---- RECORD SET

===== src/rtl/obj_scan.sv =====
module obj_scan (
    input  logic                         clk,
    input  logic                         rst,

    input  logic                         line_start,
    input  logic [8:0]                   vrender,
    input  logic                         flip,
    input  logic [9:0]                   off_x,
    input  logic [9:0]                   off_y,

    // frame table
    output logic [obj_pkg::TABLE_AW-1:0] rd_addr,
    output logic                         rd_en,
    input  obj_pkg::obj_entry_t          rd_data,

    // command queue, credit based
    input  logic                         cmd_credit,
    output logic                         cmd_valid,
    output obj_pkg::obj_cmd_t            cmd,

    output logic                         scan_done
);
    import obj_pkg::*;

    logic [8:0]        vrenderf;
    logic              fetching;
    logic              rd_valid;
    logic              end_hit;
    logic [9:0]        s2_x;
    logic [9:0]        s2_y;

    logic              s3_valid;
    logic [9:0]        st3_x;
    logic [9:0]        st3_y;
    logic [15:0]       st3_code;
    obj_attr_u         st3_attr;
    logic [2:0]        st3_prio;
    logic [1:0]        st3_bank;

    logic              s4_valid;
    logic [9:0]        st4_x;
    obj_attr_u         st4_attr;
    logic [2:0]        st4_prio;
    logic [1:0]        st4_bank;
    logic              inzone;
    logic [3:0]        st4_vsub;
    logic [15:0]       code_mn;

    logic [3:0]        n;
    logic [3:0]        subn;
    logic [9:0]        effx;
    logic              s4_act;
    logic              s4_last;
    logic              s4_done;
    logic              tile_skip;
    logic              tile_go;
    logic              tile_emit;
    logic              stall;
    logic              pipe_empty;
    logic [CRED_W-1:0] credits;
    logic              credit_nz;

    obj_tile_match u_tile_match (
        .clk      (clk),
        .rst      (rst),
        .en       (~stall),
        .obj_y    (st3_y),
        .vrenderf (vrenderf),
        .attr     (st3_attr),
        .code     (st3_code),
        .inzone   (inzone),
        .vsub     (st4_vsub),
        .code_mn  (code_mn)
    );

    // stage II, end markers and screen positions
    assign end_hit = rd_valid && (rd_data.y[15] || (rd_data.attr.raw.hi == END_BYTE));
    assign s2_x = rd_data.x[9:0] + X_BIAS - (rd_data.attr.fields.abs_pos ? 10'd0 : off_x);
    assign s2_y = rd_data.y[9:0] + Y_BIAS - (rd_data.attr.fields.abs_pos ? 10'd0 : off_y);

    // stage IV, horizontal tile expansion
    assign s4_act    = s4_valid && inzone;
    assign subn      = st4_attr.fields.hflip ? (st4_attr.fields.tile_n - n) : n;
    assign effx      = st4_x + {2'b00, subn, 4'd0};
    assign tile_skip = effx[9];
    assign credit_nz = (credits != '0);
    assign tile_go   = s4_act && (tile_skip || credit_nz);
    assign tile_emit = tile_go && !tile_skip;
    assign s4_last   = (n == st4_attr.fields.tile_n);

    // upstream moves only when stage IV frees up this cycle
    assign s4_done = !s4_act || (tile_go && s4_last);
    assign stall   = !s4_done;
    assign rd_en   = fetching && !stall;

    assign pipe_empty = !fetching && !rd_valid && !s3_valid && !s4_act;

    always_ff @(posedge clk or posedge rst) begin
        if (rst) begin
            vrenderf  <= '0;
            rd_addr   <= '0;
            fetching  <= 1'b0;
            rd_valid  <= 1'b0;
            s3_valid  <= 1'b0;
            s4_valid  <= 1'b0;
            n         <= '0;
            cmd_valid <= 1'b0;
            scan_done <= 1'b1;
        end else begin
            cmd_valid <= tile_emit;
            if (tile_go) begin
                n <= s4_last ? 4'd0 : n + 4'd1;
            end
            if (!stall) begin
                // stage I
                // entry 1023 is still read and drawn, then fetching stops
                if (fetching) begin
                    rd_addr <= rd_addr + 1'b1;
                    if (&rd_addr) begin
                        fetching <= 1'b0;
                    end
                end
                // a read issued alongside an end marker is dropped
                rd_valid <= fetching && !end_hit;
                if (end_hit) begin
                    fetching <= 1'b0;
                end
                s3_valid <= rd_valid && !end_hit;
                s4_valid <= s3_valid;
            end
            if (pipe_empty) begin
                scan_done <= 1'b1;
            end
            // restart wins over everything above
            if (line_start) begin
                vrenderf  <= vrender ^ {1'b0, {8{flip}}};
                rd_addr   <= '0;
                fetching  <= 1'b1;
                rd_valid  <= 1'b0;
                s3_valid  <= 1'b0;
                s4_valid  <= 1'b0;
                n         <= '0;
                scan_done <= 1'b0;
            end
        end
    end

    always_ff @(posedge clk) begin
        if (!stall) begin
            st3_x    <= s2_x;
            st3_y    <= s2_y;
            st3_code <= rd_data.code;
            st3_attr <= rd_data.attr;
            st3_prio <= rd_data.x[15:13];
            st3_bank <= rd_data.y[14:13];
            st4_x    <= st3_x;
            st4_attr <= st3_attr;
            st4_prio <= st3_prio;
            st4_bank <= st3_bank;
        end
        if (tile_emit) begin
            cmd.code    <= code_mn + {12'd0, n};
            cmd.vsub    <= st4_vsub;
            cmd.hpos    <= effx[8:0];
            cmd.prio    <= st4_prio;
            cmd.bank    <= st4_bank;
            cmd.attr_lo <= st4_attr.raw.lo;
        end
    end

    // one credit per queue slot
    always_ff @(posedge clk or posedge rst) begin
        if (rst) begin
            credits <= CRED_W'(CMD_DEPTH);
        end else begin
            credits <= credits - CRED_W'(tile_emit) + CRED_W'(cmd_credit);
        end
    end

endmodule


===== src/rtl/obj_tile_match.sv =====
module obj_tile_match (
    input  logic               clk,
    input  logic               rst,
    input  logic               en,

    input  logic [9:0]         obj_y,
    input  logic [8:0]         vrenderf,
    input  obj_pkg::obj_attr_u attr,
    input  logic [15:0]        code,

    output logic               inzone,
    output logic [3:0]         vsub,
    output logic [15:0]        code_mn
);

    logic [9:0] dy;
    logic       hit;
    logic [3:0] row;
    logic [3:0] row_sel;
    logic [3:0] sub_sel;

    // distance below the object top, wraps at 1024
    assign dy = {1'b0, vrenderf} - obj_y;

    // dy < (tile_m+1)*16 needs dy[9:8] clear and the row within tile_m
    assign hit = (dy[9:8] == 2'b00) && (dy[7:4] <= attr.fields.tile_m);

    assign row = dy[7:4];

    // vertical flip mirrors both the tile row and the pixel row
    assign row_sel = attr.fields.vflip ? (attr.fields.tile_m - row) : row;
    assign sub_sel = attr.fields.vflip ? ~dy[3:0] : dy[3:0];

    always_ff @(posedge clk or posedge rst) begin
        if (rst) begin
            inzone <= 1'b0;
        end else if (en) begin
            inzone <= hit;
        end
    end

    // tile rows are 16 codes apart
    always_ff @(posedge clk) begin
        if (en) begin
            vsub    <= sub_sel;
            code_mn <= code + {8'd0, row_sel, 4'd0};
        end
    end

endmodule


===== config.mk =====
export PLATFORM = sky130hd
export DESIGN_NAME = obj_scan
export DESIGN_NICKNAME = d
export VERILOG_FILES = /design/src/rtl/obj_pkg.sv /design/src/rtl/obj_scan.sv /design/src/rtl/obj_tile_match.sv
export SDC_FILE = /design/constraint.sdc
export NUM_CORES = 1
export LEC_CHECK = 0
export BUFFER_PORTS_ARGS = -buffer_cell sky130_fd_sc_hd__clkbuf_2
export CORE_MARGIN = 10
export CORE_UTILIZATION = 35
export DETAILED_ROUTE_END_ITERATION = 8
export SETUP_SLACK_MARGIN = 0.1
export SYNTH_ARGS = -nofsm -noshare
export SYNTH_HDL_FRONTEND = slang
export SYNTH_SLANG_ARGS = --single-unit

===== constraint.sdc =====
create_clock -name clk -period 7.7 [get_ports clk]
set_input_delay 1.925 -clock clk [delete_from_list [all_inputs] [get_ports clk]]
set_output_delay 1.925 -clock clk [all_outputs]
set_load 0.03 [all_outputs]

--------

[PROBLEM STATEMENT]: Copy out all lines of the listing where the word "stage" appears.

[COMPLETED TASK]:
    // stage II, end markers and screen positions
    // stage IV, horizontal tile expansion
    // upstream moves only when stage IV frees up this cycle
                // stage I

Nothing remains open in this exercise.